Reviewed by: Sutanuka Ghosh Roy

      Among all other things, the Pandemic taught us to find joy in the little things of the earth. Life is uncertain almost like the raindrops any moment it can evaporate so while it stays there on the Periwinkle one can freeze that moment into eternity. Nishi Pulugurtha an academic and creative writer based in Kolkata writes in the Preface to book, “It is the trying times that the pandemic brought about, the experiences of strange times that are still so much a part of life, of learning to deal with things in such times with all their restrictions that made me work at writing more form poems”. The slim volume comprises 52 haiku, five haibun, and three tanka. Haiku has its roots in the sixteenth century and is considered to be the most popular in Japanese form poetry, consisting, in English versions, three unrhymed lines of 5, 7, and 5 syllables.
Nishi Pulugurtha
        Haiku is composed of 17 sound units divided into three parts in 5-7-5 formats. The sound units are much shorter than English syllables the modern variant of haiku in the English language however does not follow the 17 syllables which are mandatory in the traditional fixed format of haiku. On the other hand, Tanka is a 31-syllable Japanese form poem and is written in five lines with a 5-7-5-7-7 syllable count form. The shift of an image to a personal response is seen in Tanka. Haibun is a prosmetric literary form, combining prose and haiku. The range of haibun is all-encompassing and includes prose poems, short stories, autobiographies, travel stories, diaries, essays, etc.
     Pulugurtha has followed the traditional fixed format of Haibun in some of her poems and in some she chooses the modern variant. This eclectic mix has brought freshness and variety to the collection.
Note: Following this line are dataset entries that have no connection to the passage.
### src/rtl/rrtqs_pkg.sv
// Shared types, codes and constants of the round-robin task queue scheduler.
package rrtqs_pkg;

   localparam int CMD_W      = 2;
   localparam int USER_W     = 4;
   localparam int ID_W       = 16;
   localparam int MS_W       = 32;
   localparam int CODE_W     = 8;
   localparam int NU_W       = 5;
   localparam int CSR_IDX_W  = 2;
   localparam int USER_CNT_W = 7;

   localparam logic [CMD_W-1:0] CMD_ENQUEUE  = 2'd0;
   localparam logic [CMD_W-1:0] CMD_DISPATCH = 2'd1;
   localparam logic [CMD_W-1:0] CMD_REPORT   = 2'd2;

   localparam logic [CSR_IDX_W-1:0] CSR_NUM_USERS  = 2'd0;
   localparam logic [CSR_IDX_W-1:0] CSR_QUANTUM    = 2'd1;
   localparam logic [CSR_IDX_W-1:0] CSR_LONG_LIMIT = 2'd2;

   localparam logic [NU_W-1:0] NUM_USERS_RST  = 5'd1;
   localparam logic [MS_W-1:0] QUANTUM_RST    = 32'd1000;
   localparam logic [MS_W-1:0] LONG_LIMIT_RST = 32'd60000;

   typedef struct packed {
      logic [ID_W-1:0] id;
      logic            susp;
      logic [MS_W-1:0] total;
   } rec_type;

   typedef struct packed {
      logic [USER_CNT_W-1:0] users;
      logic [MS_W-1:0]       quantum;
      logic [MS_W-1:0]       long_limit;
   } cfg_type;

endpackage

### src/rtl/rrtqs_csr.sv
// Configuration registers; the effective user count and quantum are clamped.
module rrtqs_csr #(
   parameter int MAX_USERS = 16
) (
   input  logic                           clock,
   input  logic                           reset,
   input  logic                           csr_valid,
   output logic                           csr_ready,
   input  logic [rrtqs_pkg::CSR_IDX_W-1:0] csr_index,
   input  logic [rrtqs_pkg::MS_W-1:0]     csr_wdata,
   output rrtqs_pkg::cfg_type             cfg
);

   localparam logic [rrtqs_pkg::USER_CNT_W-1:0] MU =
      rrtqs_pkg::USER_CNT_W'(MAX_USERS);

   logic [rrtqs_pkg::NU_W-1:0]       num_users_ff;
   logic [rrtqs_pkg::MS_W-1:0]       quantum_ff;
   logic [rrtqs_pkg::MS_W-1:0]       long_limit_ff;
   logic [rrtqs_pkg::USER_CNT_W-1:0] nu_ext;

   assign csr_ready = 1'b1;

   always_ff @(posedge clock) begin
      if (reset) begin
         num_users_ff  <= rrtqs_pkg::NUM_USERS_RST;
         quantum_ff    <= rrtqs_pkg::QUANTUM_RST;
         long_limit_ff <= rrtqs_pkg::LONG_LIMIT_RST;
      end else if (csr_valid && csr_ready) begin
         case (csr_index)
            rrtqs_pkg::CSR_NUM_USERS:  num_users_ff  <= csr_wdata[rrtqs_pkg::NU_W-1:0];
            rrtqs_pkg::CSR_QUANTUM:    quantum_ff    <= csr_wdata;
            rrtqs_pkg::CSR_LONG_LIMIT: long_limit_ff <= csr_wdata;
            default: ;
         endcase
      end
   end

   assign nu_ext = rrtqs_pkg::USER_CNT_W'(num_users_ff);

   always_comb begin
      if (nu_ext == '0) begin
         cfg.users = rrtqs_pkg::USER_CNT_W'(1);
      end else if (nu_ext > MU) begin
         cfg.users = MU;
      end else begin
         cfg.users = nu_ext;
      end
      cfg.quantum    = (quantum_ff == '0) ? rrtqs_pkg::MS_W'(1) : quantum_ff;
      cfg.long_limit = long_limit_ff;
   end

endmodule

### config.mk
export PLATFORM = sky130hd
export DESIGN_NAME = rrtqs_csr
export DESIGN_NICKNAME = d
export VERILOG_FILES = /design/src/rtl/rrtqs_pkg.sv /design/src/rtl/rrtqs_csr.sv
export SDC_FILE = /design/constraint.sdc
export NUM_CORES = 1
export LEC_CHECK = 0
export BUFFER_PORTS_ARGS = -buffer_cell sky130_fd_sc_hd__buf_2
export CORE_ASPECT_RATIO = 0.75
export CORE_UTILIZATION = 43
export DETAILED_ROUTE_END_ITERATION = 8
export HOLD_SLACK_MARGIN = 0.06
export MAX_ROUTING_LAYER = met4
export PLACE_DENSITY_LB_ADDON = 0.15
export REMOVE_ABC_BUFFERS = 1
export SYNTH_ARGS = -nofsm -noshare
export SYNTH_HDL_FRONTEND = slang
export SYNTH_SLANG_ARGS = --single-unit
### constraint.sdc
create_clock -name clock -period 0.9 [get_ports clock]
set_clock_uncertainty 0.1 [all_clocks]
set_input_delay 0.045 -clock clock [delete_from_list [all_inputs] [get_ports clock]]
set_output_delay 0.045 -clock clock [all_outputs]
set_load 0.005 [all_outputs]
==> results.sh <==
export IMPL_outcome="finished, violations left"
export IMPL_failing_checks="setup timing"
export IMPL_hpwl_um=4892
export IMPL_cts_hold_fix_buffers=32
export IMPL_layout_drive_gt1_share_pct=51.52
export IMPL_gr_usage_all_layers_pct=25.56
export IMPL_clk_pin_slew_worst_paths_ps=70
export IMPL_insertedDiodeCount=0
export IMPL_regToRegSetupSlack_ps=-110
export IMPL_routed_via_density=4.820
export IMPL_routed_wl_met3_um=562
export IMPL_crit_reg2reg_capture="num_users_ff[1]$_SDFFE_PP0P_"
export IMPL_synth_seq_cells=69
export IMPL_drtPass1Iterations=4
export IMPL_synth_top_cell_area_share_pct=50.11
export IMPL_yosysWarningCount=0
export IMPL_finalCoreUtilization_pct=75.96
export IMPL_layout_setup_ws_ps=-640.4
export IMPL_grt_antenna_before_repair=0
export IMPL_fp_coreArea_mm2=0.006006
export IMPL_dp_cells=515
export IMPL_dr_first_iter_drc_count=128
export IMPL_total_power_uw=6820
export IMPL_min_period_over_period_pct=171.2
export IMPL_syn_cell_area_mm2=0.002756
export IMPL_max_vdd_ir_drop_mv=0.9948
export IMPL_clock_path_buffers=2
export IMPL_drv_cap=0
export IMPL_r2r_start="num_users_ff[1]$_SDFFE_PP0P_"
export IMPL_startpoint_type="flip-flop"
export IMPL_setup_repair_after_global_routing_missed_its_margin="yes"
export IMPL_hold_crit_endpoint="long_limit_ff[2]$_SDFFE_PP0P_"
export IMPL_detail_route_wl_per_cell_um=14.18
export IMPL_wl_met2_um=3746
export IMPL_worst_path_max_fanout=2
export IMPL_cts_tree="done"
export IMPL_slew_viol_final=0
export IMPL_die_area_mm2=0.006738
export IMPL_post_synth_inst_count=352
export IMPL_ant_nets=0
export IMPL_final_cells=571
export IMPL_critical_path_arrival_ps=1400
export IMPL_drt_drc_violations_left=0
export IMPL_htreeDepth=3
export IMPL_synthesis_area_per_instance_um2=7.831
export IMPL_detailedPlace_worstSlack_ps=-431.0
export IMPL_worst_setup_path_class="flip-flop to output port"
export IMPL_globalRouteOverflowTotal=0
export IMPL_floorplan_initialDensity_pct=45.90
export IMPL_worstSkewPairLatency_ps=340
export IMPL_netlist_cell_type_count=20
export IMPL_cts_made_buffers=9
export IMPL_top_layer="met4"
export IMPL_chipHeight_um=71.34
export IMPL_num_rows=24
export IMPL_endpoint_kind="output port"
export IMPL_finalWeightedCongestion=0.7757
export IMPL_wl_met1_um=3682
export IMPL_setup_viol=70
export IMPL_grt_max_degree=33
export IMPL_routed_wl_um=8095
export IMPL_critPathRequiredTime_ps=750
export IMPL_dieWidth_um=94.45
export IMPL_final_design_area_no_fill_mm2=0.004562
export IMPL_count_of_final_hold_check_violations=0
export IMPL_power_density_mw_per_mm2=1495
export IMPL_min_path_cells=3
export IMPL_numPortBuffers=105
export IMPL_worstHoldStart="reset"
export IMPL_grt_first_pass_wirelength_um=12670
export IMPL_min_path_type="primary input to flip-flop"
export IMPL_ff2ff_path_depth=4
export IMPL_post_place_instance_area_mm2=0.003435
export IMPL_final_net_count=527
export IMPL_layout_area_overhead_vs_synth_pct=65.50
export IMPL_post_synth_main_area_contributors="sky130_fd_sc_hd__dfxtp_1 (50%), sky130_fd_sc_hd__nand2_1 (17%), sky130_fd_sc_hd__a21oi_1 (7.8%)"
export IMPL_leakage_uw=0.001968
export IMPL_io_pins=109
export IMPL_via_count_of_the_first_global_routing_pass=2700
export IMPL_synth_seq_area_share_pct=50.11
export IMPL_synth_top_cell_by_area="sky130_fd_sc_hd__dfxtp_1"
export IMPL_fin_crit_ps=1540
export IMPL_detailroute_via_count=2752
export IMPL_max_freq_mhz=649.2
export IMPL_clockRootBuffer="sky130_fd_sc_hd__clkbuf_8"
export IMPL_numClockSinks=69
-- sequential cells by signal (all words and copies together) (netlist names) --
signal,flops
num_users_ff,5
quantum_ff,32
long_limit_ff,32
-- worst max-delay path, stage by stage, from the launching register on --
cell and delay (ps):
sky130_fd_sc_hd__dfxtp_2 340, sky130_fd_sc_hd__nor4_4 300, sky130_fd_sc_hd__nand4_1 140, sky130_fd_sc_hd__o21bai_1 140, sky130_fd_sc_hd__buf_2 130
-- kinds of logic after synthesis --
kind of cell / count (synthesis) / share of synthesized area (%)
other: 2 / 0.2725
and+or+nand+nor: 167 / 27.01
DFF: 69 / 50.11
AOI/OAI and AO/OA: 53 / 10.94
muxes: 4 / 1.453
buffers and inverters: 57 / 10.21
-- cells in the mapped netlist, drive strengths merged --
library cell,instances
a211o,1
nand2,128
nor2,6
nor3b,1
buf,18
mux2i,4
a21oi,51
clkbuf,39
nand3b,15
nor3,1
nand4,2
nor2b,4
and3b,2
nor4,8
o21bai,1
dfxtp,69
conb,2
-- worst max path at each step --
stage / start / end / slack [ps] / cells after the start
after floorplan: csr_index[0] / long_limit_ff[1]$_SDFFE_PP0P_ / -300 / 3
after global placement: quantum_ff[7]$_SDFFE_PP1P_ / cfg[32] / -360 / 4
after detailed placement: quantum_ff[7]$_SDFFE_PP1P_ / cfg[32] / -430 / 4
after CTS: quantum_ff[10]$_SDFFE_PP0P_ / cfg[32] / -690 / 4
after global routing: quantum_ff[14]$_SDFFE_PP0P_ / cfg[32] / -750 / 4
final: quantum_ff[10]$_SDFFE_PP0P_ / cfg[32] / -640 / 4
-- metal layers --
metal | vias to the layer above | track usage, %
li1 | 1378 | -
met1 | 1255 | 30.85
met4 | 0 | 7.407
met3 | 14 | 9.448
met2 | 105 | 40.10
met5 | - | -
-- power by group --
part | internal, uW | switching [uW]
sequential | 3190 | 93.2
clock | 1480 | 1110
combinational | 554 | 403
-- stage by stage --
step | setup TNS (ps) | hold WS, ps
6_report | -6237 | 9.662
5_1_grt | -8912 | 12.88
4_1_cts | -6862 | -3.819
3_5_place_dp | -8133 | 172.2
3_3_place_gp | -7158 | 171.5
2_1_floorplan | -17700 | 7.445
-- area by class of cell --
type / count / area (um^2)
Sequential cell: 69 / 1471
Clock buffer: 13 / 168.9
Timing Repair Buffer: 183 / 1592
Tap cell: 78 / 97.59
Multi-Input combinational cell: 227 / 1202
Clock inverter: 1 / 30.03
Fill cell: 421 / 1444
-- cell usage in the layout (no fill, tap or decap) --
cell	netlist	routed
sky130_fd_sc_hd__a211o_1	1	1
sky130_fd_sc_hd__a21oi_1	43	41
sky130_fd_sc_hd__a21oi_2	8	10
sky130_fd_sc_hd__and3b_1	2	2
sky130_fd_sc_hd__buf_12	0	5
sky130_fd_sc_hd__buf_2	9	66
sky130_fd_sc_hd__buf_4	3	16
sky130_fd_sc_hd__buf_6	6	64
sky130_fd_sc_hd__bufinv_16	0	1
sky130_fd_sc_hd__clkbuf_1	39	1
sky130_fd_sc_hd__clkbuf_8	0	12
sky130_fd_sc_hd__conb_1	2	3
sky130_fd_sc_hd__dfxtp_1	69	1
sky130_fd_sc_hd__dfxtp_2	0	66
sky130_fd_sc_hd__dfxtp_4	0	2
sky130_fd_sc_hd__dlygate4sd3_1	0	32
sky130_fd_sc_hd__mux2i_1	4	4
sky130_fd_sc_hd__nand2_1	128	127
sky130_fd_sc_hd__nand2_4	0	1
sky130_fd_sc_hd__nand3b_1	15	15
sky130_fd_sc_hd__nand4_1	2	2
sky130_fd_sc_hd__nor2_1	6	6
sky130_fd_sc_hd__nor2b_1	4	2
sky130_fd_sc_hd__nor2b_4	0	2
sky130_fd_sc_hd__nor3_2	0	1
sky130_fd_sc_hd__nor3b_4	1	1
sky130_fd_sc_hd__nor4_1	8	1
sky130_fd_sc_hd__nor4_2	0	4
sky130_fd_sc_hd__nor4_4	0	3
sky130_fd_sc_hd__o21bai_1	1	1
-- what timing repair did --
action | CTS | global route
setup endpoints to repair | 70 | 69
endpoints found under the hold margin | 69 | 34
setup buffers | 4 | 11
pin swaps | 5 | 6
gates resized for setup | 119 | 37
Note: power is estimated with default switching activity, not from simulation.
A close reading of the volume shows that she has tried to find peace in nature-- the blue sky above, the myriad cloud shapes, the bird headed home, gathering for a while and dispersing, the kites in the sky, all find a home in her poems. 
the lone ant moving
slowly leisurely here there
lone periwinkle

fiery bright yellow
amaltas sunny shiny
in isolation
There is an overwhelming sense of loss, pain and suffering,
there is no joy here
only shrieks and tears of pain
suffering and loss. 
These lines speak volumes ---Pulugurtha captures the frightening image of the deadly virus,
Screams shrieks cries for help
that go unnoticed unheard,
unseen—Worm eating
 The loss of memory of her Amma—is also a subject matter of these form poems. Despite being conscious of the pandemic these poems are a story of a subtle calm acceptance of life.  Pulugurtha uses memory as a trope to relieve herself of its burdens. Although she keeps this dance between time and memory simple--
she looks here and there
a little unsure about
what she’s looking at
     Pulugurtha deftly juxtaposes the imageries of loneliness with hope and explores the comforts of language and literature with references to the cyclical form of life and nature. She puts into words the beauty, pain as well and complexity of human nature. She uses simple language, this simplicity is a literary tool—it often reveals more than what meets the eye. These form poems use this tactic to their advantage; the advantage of saying more with less,
yellow little blooms
breaking through the concrete path
grass trammelled yet up
a little touch of colour makes her portrait colourful. Rain commonly signifies misery, gloom, or dejection. Rain also symbolizes life, purity, cleansing, or ablution—the title Raindrops on Periwinkle is thus significant. The slim volume is wrapped in a fabric that speaks of holding on to a forgotten art. The haikus, haibuns, and tankas cast a spell and the lingering effect continues long after one finishes reading the book.